# Task brief
Could you set down exactly the lines of the data below, starting at the one that holds "clock inverter | 89 | 674 | 0.00833" and ending at the one that holds "tap | 2355 | 2950 | 0.0364", both included, and only those?

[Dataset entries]
#####

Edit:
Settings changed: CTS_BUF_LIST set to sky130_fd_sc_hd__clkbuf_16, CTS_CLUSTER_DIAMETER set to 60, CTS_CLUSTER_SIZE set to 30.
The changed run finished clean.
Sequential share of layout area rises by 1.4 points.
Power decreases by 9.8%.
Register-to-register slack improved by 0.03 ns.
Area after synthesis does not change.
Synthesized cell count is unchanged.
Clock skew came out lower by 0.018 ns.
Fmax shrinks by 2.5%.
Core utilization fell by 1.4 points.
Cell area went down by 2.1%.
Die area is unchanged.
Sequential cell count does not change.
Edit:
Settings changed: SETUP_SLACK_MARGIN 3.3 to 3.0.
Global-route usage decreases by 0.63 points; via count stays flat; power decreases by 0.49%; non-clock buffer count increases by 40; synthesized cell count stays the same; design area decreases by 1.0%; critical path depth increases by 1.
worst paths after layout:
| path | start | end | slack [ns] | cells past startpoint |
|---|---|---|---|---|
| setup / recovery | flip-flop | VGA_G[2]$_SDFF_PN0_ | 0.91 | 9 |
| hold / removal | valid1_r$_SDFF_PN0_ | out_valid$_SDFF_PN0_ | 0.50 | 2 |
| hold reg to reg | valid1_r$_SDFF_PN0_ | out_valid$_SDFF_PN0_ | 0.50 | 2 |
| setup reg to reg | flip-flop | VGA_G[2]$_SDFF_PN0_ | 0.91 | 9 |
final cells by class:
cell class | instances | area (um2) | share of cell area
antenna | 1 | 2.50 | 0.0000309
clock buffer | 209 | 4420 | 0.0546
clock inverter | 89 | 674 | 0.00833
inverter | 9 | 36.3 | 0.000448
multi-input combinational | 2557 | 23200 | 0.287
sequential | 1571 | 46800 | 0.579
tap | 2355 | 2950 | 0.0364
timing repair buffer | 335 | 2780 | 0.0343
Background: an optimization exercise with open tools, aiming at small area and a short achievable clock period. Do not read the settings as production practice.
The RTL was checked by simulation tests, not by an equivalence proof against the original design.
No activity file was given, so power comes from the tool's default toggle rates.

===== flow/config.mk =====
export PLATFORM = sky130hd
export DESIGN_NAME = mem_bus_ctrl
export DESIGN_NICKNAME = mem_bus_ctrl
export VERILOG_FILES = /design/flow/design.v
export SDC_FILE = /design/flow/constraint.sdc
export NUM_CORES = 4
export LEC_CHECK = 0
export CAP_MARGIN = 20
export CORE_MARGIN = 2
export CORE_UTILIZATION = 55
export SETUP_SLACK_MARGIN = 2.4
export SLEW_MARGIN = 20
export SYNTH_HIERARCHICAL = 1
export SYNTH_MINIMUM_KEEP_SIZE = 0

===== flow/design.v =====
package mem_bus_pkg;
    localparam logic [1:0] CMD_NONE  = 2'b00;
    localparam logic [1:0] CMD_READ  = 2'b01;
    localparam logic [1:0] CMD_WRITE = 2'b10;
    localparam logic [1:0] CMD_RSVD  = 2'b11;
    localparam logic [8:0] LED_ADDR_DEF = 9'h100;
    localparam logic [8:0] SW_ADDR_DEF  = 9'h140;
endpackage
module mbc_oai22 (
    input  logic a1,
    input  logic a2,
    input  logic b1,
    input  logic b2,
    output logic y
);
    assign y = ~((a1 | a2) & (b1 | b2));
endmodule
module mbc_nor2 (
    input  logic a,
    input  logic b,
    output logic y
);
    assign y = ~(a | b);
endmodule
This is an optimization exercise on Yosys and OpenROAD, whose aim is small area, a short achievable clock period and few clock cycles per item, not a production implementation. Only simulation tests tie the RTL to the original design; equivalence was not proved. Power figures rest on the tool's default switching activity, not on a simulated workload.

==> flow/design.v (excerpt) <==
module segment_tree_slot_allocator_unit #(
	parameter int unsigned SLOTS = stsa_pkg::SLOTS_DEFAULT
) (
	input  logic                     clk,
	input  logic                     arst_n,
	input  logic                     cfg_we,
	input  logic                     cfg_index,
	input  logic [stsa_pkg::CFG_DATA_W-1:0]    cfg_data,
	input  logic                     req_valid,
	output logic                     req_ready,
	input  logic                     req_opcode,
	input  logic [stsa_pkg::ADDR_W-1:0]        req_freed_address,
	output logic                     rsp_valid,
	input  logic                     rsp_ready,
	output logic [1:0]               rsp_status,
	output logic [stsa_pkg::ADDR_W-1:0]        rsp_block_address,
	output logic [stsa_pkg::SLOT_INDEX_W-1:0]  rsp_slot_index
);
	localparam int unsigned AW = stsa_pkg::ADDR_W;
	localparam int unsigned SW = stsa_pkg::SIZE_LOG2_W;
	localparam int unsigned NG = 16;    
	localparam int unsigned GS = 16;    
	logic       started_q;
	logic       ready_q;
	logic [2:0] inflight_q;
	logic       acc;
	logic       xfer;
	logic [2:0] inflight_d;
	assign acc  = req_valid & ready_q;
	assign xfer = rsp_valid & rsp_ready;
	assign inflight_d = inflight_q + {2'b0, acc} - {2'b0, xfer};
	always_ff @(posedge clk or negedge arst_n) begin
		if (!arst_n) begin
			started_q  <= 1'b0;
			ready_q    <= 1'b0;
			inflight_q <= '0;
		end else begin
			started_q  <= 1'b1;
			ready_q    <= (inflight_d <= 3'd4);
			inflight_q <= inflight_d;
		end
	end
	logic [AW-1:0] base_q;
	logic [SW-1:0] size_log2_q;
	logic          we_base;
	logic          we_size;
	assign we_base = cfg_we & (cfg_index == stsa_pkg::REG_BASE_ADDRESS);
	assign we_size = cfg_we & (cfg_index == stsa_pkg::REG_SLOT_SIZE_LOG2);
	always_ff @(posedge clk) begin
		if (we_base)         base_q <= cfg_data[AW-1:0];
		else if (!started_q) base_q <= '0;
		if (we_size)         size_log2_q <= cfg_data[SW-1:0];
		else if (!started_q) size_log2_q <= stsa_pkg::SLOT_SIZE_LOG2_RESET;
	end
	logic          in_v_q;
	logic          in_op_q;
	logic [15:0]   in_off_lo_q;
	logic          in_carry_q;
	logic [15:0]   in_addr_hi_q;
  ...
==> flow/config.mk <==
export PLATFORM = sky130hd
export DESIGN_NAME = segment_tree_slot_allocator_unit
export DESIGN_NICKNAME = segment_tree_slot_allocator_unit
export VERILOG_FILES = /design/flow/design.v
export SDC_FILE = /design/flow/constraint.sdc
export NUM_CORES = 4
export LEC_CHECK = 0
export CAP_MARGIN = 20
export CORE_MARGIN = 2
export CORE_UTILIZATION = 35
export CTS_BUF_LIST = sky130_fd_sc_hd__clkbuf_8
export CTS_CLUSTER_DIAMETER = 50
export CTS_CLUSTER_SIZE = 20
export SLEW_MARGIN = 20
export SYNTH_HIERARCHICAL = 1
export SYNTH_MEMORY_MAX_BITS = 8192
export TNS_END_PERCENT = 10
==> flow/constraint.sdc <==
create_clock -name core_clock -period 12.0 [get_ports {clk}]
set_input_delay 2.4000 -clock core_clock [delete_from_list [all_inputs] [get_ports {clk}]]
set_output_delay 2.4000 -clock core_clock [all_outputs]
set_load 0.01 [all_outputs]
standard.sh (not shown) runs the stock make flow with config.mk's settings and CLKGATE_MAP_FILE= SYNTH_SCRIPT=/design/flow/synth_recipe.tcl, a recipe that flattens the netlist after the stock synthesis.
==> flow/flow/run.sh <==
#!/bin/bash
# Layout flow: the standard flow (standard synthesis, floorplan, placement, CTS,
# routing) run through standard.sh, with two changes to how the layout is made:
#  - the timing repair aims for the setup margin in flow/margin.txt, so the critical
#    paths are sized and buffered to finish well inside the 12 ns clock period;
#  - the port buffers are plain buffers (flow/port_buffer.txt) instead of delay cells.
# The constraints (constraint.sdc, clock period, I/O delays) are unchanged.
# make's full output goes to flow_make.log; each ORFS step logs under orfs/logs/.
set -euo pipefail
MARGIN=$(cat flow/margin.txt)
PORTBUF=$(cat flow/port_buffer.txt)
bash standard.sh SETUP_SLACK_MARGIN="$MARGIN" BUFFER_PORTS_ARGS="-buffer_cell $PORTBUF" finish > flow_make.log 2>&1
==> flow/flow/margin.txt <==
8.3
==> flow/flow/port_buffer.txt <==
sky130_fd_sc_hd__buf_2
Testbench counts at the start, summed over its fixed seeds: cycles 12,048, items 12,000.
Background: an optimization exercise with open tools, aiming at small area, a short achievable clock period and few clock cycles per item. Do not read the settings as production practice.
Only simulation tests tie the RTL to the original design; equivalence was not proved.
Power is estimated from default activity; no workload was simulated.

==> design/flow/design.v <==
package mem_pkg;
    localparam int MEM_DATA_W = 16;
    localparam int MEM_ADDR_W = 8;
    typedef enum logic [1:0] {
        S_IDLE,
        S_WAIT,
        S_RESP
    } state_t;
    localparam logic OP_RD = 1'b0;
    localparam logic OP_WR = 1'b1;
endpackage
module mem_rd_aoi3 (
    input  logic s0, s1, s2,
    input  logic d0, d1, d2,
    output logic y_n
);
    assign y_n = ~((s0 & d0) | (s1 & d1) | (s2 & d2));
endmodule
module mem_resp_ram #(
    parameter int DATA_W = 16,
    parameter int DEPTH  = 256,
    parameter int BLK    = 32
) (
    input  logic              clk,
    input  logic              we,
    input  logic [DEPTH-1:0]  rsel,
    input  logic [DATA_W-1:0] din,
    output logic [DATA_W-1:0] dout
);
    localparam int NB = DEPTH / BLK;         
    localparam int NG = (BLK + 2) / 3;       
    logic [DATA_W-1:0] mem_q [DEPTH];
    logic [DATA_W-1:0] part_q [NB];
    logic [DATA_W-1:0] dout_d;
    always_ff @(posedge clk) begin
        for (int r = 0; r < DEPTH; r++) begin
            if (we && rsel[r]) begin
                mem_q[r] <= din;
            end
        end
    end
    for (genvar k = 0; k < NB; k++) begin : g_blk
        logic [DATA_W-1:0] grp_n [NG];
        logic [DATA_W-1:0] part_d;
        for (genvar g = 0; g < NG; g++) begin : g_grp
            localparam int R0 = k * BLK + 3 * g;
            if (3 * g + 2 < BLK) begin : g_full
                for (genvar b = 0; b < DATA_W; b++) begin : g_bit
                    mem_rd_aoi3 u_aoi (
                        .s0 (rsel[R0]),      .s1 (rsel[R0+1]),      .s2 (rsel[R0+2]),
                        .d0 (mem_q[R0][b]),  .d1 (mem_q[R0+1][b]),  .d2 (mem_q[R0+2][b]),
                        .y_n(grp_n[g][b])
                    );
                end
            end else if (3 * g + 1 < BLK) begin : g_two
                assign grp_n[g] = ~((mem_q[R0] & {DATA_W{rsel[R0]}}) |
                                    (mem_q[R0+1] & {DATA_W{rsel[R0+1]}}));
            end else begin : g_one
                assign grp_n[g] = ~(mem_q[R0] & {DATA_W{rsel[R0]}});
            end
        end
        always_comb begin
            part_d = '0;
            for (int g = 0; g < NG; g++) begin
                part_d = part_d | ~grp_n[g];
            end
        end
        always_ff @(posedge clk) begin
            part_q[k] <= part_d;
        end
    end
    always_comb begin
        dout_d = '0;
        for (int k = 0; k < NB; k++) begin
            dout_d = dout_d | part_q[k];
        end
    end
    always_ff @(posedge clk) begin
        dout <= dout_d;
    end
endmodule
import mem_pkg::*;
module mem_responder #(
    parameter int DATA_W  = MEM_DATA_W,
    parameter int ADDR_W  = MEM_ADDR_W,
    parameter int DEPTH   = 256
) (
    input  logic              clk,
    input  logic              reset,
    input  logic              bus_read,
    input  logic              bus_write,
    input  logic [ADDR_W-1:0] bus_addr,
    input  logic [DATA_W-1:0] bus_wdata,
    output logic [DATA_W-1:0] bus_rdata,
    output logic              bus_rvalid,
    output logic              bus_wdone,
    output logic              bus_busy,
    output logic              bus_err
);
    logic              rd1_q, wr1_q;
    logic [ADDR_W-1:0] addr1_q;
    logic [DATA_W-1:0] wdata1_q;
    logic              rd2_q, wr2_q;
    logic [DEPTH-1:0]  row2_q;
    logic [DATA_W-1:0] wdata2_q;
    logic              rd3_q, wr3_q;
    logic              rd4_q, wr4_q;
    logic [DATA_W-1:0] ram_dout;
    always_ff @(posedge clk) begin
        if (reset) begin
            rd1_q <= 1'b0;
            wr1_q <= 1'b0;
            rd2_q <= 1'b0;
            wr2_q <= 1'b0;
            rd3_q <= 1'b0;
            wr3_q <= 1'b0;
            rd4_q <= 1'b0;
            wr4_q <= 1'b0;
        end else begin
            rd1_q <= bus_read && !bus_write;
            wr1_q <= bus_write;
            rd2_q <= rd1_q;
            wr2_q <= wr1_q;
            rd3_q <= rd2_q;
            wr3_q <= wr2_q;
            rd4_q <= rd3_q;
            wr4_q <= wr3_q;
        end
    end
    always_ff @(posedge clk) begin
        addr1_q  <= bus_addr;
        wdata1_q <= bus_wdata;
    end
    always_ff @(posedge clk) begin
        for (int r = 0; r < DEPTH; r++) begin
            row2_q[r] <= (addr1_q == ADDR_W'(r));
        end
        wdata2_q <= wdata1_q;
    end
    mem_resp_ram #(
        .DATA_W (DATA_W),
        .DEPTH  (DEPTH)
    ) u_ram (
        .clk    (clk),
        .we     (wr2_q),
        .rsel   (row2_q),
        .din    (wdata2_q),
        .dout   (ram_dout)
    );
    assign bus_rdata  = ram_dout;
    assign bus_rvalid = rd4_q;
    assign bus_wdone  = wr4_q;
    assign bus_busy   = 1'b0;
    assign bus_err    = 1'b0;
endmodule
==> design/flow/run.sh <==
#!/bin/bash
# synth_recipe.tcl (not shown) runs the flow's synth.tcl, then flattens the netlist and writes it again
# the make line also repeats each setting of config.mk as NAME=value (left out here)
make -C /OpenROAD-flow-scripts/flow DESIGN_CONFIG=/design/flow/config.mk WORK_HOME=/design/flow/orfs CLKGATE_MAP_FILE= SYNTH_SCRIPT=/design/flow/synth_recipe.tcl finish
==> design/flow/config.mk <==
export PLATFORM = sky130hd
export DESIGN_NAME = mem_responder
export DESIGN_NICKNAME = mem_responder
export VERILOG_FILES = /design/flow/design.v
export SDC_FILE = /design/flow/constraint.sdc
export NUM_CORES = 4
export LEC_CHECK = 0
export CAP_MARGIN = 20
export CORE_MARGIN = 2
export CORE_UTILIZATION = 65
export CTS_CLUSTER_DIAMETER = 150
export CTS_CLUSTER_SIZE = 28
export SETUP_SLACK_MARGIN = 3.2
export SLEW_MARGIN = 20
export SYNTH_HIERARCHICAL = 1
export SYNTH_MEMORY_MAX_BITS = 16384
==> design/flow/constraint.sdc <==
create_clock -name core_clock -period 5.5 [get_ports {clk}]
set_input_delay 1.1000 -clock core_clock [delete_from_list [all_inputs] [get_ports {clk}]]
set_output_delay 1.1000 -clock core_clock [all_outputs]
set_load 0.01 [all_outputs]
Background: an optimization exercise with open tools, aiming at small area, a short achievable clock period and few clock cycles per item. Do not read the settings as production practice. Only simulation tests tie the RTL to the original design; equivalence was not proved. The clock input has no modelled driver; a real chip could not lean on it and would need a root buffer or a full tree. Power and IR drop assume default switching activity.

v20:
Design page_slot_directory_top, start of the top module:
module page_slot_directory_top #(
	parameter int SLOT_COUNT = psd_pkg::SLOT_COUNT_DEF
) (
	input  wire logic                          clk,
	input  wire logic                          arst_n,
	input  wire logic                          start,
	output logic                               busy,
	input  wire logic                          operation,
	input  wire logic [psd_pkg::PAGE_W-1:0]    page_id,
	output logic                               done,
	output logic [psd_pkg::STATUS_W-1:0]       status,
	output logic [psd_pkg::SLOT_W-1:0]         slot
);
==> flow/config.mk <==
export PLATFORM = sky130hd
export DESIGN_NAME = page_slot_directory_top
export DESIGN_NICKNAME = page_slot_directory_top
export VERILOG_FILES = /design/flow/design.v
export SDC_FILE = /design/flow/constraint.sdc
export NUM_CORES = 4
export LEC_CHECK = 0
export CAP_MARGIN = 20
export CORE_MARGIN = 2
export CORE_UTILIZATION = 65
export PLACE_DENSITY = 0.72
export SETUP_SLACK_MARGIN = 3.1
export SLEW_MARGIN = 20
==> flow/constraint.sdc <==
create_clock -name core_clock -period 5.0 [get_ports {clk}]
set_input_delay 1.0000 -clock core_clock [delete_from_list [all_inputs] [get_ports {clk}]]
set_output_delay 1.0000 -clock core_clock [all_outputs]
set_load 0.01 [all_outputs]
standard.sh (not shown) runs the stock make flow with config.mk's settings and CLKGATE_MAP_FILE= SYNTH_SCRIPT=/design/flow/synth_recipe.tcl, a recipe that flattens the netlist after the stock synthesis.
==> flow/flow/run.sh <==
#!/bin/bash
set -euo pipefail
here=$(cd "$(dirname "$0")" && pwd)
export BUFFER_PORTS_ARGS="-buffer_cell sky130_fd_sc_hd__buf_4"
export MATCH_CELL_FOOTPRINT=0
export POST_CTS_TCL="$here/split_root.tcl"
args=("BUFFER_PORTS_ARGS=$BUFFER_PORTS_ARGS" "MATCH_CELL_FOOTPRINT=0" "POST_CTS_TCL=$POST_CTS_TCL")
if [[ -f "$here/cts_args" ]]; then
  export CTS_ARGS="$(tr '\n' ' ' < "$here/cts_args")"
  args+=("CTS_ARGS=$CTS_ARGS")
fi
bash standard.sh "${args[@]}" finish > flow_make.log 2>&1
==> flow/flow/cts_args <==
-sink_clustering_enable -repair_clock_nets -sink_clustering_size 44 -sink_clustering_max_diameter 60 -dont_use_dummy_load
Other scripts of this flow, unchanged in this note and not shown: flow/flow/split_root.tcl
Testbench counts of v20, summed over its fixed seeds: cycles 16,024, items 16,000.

#####

# Exercise result
clock inverter | 89 | 674 | 0.00833
inverter | 9 | 36.3 | 0.000448
multi-input combinational | 2557 | 23200 | 0.287
sequential | 1571 | 46800 | 0.579
tap | 2355 | 2950 | 0.0364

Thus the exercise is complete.